Treatment for high-risk neuroblastoma using naxitamab and GM-CSF
A Pivotal Phase 2 Trial of Antibody Naxitamab (hu3F8) and Granulocyte-Macrophage Colony Stimulating Factor (GM-CSF) in High-Risk Neuroblastoma Patients With Primary Refractory Disease or Incomplete Response to Salvage Treatment in Bone and/or Bone Marrow
PHASE2 · Y-mAbs Therapeutics · NCT03363373
This study is testing a new treatment combining naxitamab and GM-CSF for children and adults with high-risk neuroblastoma who haven't responded well to previous therapies.
Quick facts
| Phase | PHASE2 |
|---|---|
| Study type | Interventional |
| Enrollment | 122 (estimated) |
| Ages | 1 Year and up |
| Sex | All |
| Sponsor | Y-mAbs Therapeutics (industry) |
| Drugs / interventions | chemotherapy, immunotherapy, naxitamab |
| Locations | 26 sites (Gainesville, Florida and 25 other locations) |
| Trial ID | NCT03363373 on ClinicalTrials.gov |
What this trial studies
This clinical trial aims to treat children and adults with high-risk neuroblastoma who have primary refractory disease or an incomplete response to previous salvage treatments. Participants will receive naxitamab, a humanized monoclonal antibody targeting GD2, along with granulocyte-macrophage colony-stimulating factor (GM-CSF) over a treatment period of up to 101 weeks. The treatment regimen includes multiple cycles of GM-CSF and naxitamab, with patients monitored for up to five years after their first dose to assess long-term outcomes.
Who should consider this trial
Good fit: Ideal candidates include children and adults diagnosed with high-risk neuroblastoma who have not responded adequately to previous treatments.
Not a fit: Patients with neuroblastoma that has spread outside of bone and bone marrow or those with major organ dysfunction may not benefit from this study.
Why it matters
Potential benefit: If successful, this treatment could improve survival rates and outcomes for patients with high-risk neuroblastoma.
How similar studies have performed: Other studies using similar monoclonal antibody approaches have shown promise, indicating potential for success in this trial.
Eligibility criteria
Show full inclusion / exclusion criteria
Inclusion Criteria: * Diagnosis of neuroblastoma as defined per International Neuroblastoma Response Criteria * High-risk neuroblastoma patients with either primary refractory disease or incomplete response to salvage treatment (in both cases including stable disease, minor response and partial response) evaluable in bone and/or bone marrow. * Life expectancy ≥ 6 months Exclusion Criteria: * Any systemic anti-cancer therapy, including chemotherapy or immunotherapy, within 3 weeks before 1st dose of GM-CSF * Evaluable neuroblastoma outside bone and bone marrow * Existing major organ dysfunction \> Grade 2, with the exception of hearing loss, hematological status, kidney and liver function * Active life-threatening infection
Where this trial is running
Gainesville, Florida and 25 other locations
- University of Florida — Gainesville, Florida, United States (WITHDRAWN)

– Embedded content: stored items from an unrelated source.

What follows belongs to an exercise in optimizing a design on an open flow for small area, a short achievable clock period and few clock cycles per item; a production flow would make more cautious choices.
Only simulation tests tie the RTL to the original design; equivalence was not proved.
Power is estimated from default activity; no workload was simulated.

===== flow/config.mk =====
export PLATFORM = sky130hd
export DESIGN_NAME = vision_approach_steering
export DESIGN_NICKNAME = vision_approach_steering
export VERILOG_FILES = /design/flow/design.v
export SDC_FILE = /design/flow/constraint.sdc
export NUM_CORES = 4
export LEC_CHECK = 0
export CAP_MARGIN = 20
export CORE_MARGIN = 2
export CORE_UTILIZATION = 40
export SLEW_MARGIN = 20

===== flow/constraint.sdc =====
create_clock -name core_clock -period 11.0 [get_ports {clock}]
set_input_delay 2.2000 -clock core_clock [delete_from_list [all_inputs] [get_ports {clock}]]
set_output_delay 2.2000 -clock core_clock [all_outputs]
set_load 0.01 [all_outputs]

===== flow/design.v =====
package vas_pkg;
   typedef enum logic [1:0] {
      MODE_ILLUM = 2'd0,
      MODE_SEEK  = 2'd1,
      MODE_GRAB  = 2'd2,
      MODE_DONE  = 2'd3
   } mode_type;
   localparam logic [1:0] LIGHT_NONE = 2'd0;
   localparam logic [1:0] LIGHT_ON   = 2'd1;
   localparam logic [1:0] LIGHT_OFF  = 2'd2;
   localparam int unsigned CSR_IDX_W = 3;
   localparam logic [CSR_IDX_W-1:0] CSR_SPEED_GAIN      = 3'd0;
   localparam logic [CSR_IDX_W-1:0] CSR_TURN_GAIN       = 3'd1;
   localparam logic [CSR_IDX_W-1:0] CSR_CLOSE_THRESHOLD = 3'd2;
   localparam logic [CSR_IDX_W-1:0] CSR_SEARCH_FLOOR    = 3'd3;
   localparam logic [CSR_IDX_W-1:0] CSR_SEARCH_DECAY    = 3'd4;
   localparam logic [14:0] RST_SPEED_GAIN      = 15'd9830;
   localparam logic [15:0] RST_TURN_GAIN       = 16'hd99a;
   localparam logic [14:0] RST_CLOSE_THRESHOLD = 15'd328;
   localparam logic [14:0] RST_SEARCH_FLOOR    = 15'd4915;
   localparam logic [14:0] RST_SEARCH_DECAY    = 15'd14746;
   localparam logic [15:0] DIR_INIT  = 16'd4915;
   localparam logic [14:0] NEAR_ZERO = 15'd328;
   localparam logic [14:0] Q_ONE     = 15'd16384;
   localparam logic [15:0] S16_MAX   = 16'd32767;
   localparam logic [15:0] S16_MIN_MAG = 16'd32768;
   localparam int unsigned IDX_STEP = 163840;
   localparam int unsigned IDX_MUL  = 49;
   localparam int unsigned IDX_TH1 = (1 * IDX_STEP + IDX_MUL - 1) / IDX_MUL;
   localparam int unsigned IDX_TH2 = (2 * IDX_STEP + IDX_MUL - 1) / IDX_MUL;
   localparam int unsigned IDX_TH3 = (3 * IDX_STEP + IDX_MUL - 1) / IDX_MUL;
   localparam int unsigned IDX_TH4 = (4 * IDX_STEP + IDX_MUL - 1) / IDX_MUL;
   function automatic logic [14:0] speed_tab(input logic [2:0] row, input logic [2:0] col);
      logic [14:0] v;
      case ({row, col})
         6'o00: v = 15'd3277;  6'o01: v = 15'd6554;  6'o02: v = 15'd13107;
         6'o03: v = 15'd16384; 6'o04: v = 15'd16384;
         6'o10: v = 15'd0;     6'o11: v = 15'd3277;  6'o12: v = 15'd8192;
         6'o13: v = 15'd11469; 6'o14: v = 15'd11469;
         6'o20: v = 15'd0;     6'o21: v = 15'd3277;  6'o22: v = 15'd3277;
         6'o23: v = 15'd6554;  6'o24: v = 15'd8192;
         6'o30: v = 15'd0;     6'o31: v = 15'd3277;  6'o32: v = 15'd3277;
         6'o33: v = 15'd4915;  6'o34: v = 15'd6554;
         6'o40: v = 15'd0;     6'o41: v = 15'd3277;  6'o42: v = 15'd3277;
         6'o43: v = 15'd3277;  6'o44: v = 15'd4915;
         default: v = 15'd0;
      endcase
      speed_tab = v;
   endfunction
   function automatic logic [14:0] rot_tab(input logic [2:0] row);
      logic [14:0] v;
      case (row)
         3'd0: v = 15'd1638;
         3'd1: v = 15'd3277;
         3'd2: v = 15'd3277;
         3'd3: v = 15'd4915;
         3'd4: v = 15'd6554;
         default: v = 15'd0;
      endcase
      rot_tab = v;
   endfunction
   typedef struct packed {
      logic        cmd;
      logic        target_found;
      logic [14:0] distance;
      logic [15:0] direction;
      logic        arm_up;
      logic        claw_open;
   } req_type;
   typedef struct packed {
      logic        drive_valid;
      logic [14:0] drive_speed;
      logic [15:0] drive_turn;
      logic [1:0]  light_cmd;
      logic        lower_arm;
      logic        open_gripper;
      logic        dark_image;
      logic [1:0]  mode_now;
      logic        finished;
   } rsp_type;
   typedef struct packed {
      logic load;
      logic mul1;
      logic rnd;
      logic mul2;
      logic commit;
   } ctrl_cmd_type;
   function automatic logic [2:0] tab_index(input logic [15:0] mag);
      logic [2:0] idx;
      if (32'(mag) >= IDX_TH4) begin
         idx = 3'd4;
      end else if (32'(mag) >= IDX_TH3) begin
         idx = 3'd3;
      end else if (32'(mag) >= IDX_TH2) begin
         idx = 3'd2;
      end else if (32'(mag) >= IDX_TH1) begin
         idx = 3'd1;
      end else begin
         idx = 3'd0;
      end
      tab_index = idx;
   endfunction
   function automatic logic [18:0] q_round(input logic [31:0] prod);
      logic [32:0] sum;
      sum = 33'(prod) + 33'd8192;
      q_round = sum[32:14];
   endfunction
   function automatic logic [15:0] abs16(input logic [15:0] v);
      abs16 = v[15] ? 16'(16'd0 - v) : v;
   endfunction
endpackage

- University of Chicago — Chicago, Illinois, United States (WITHDRAWN)
- Riley Hospital for Children — Indianapolis, Indiana, United States (ACTIVE_NOT_RECRUITING)
- Memorial Sloan Kettering Cancer Center — New York, New York, United States (ACTIVE_NOT_RECRUITING)
- Nationwide Children's Hospital — Columbus, Ohio, United States (WITHDRAWN)
- M.D. Anderson Cancer Center — Houston, Texas, United States (WITHDRAWN)
- The Hospital for Sick Children — Toronto, Canada (RECRUITING)
- Rigshospitalet — Copenhagen, Denmark (RECRUITING)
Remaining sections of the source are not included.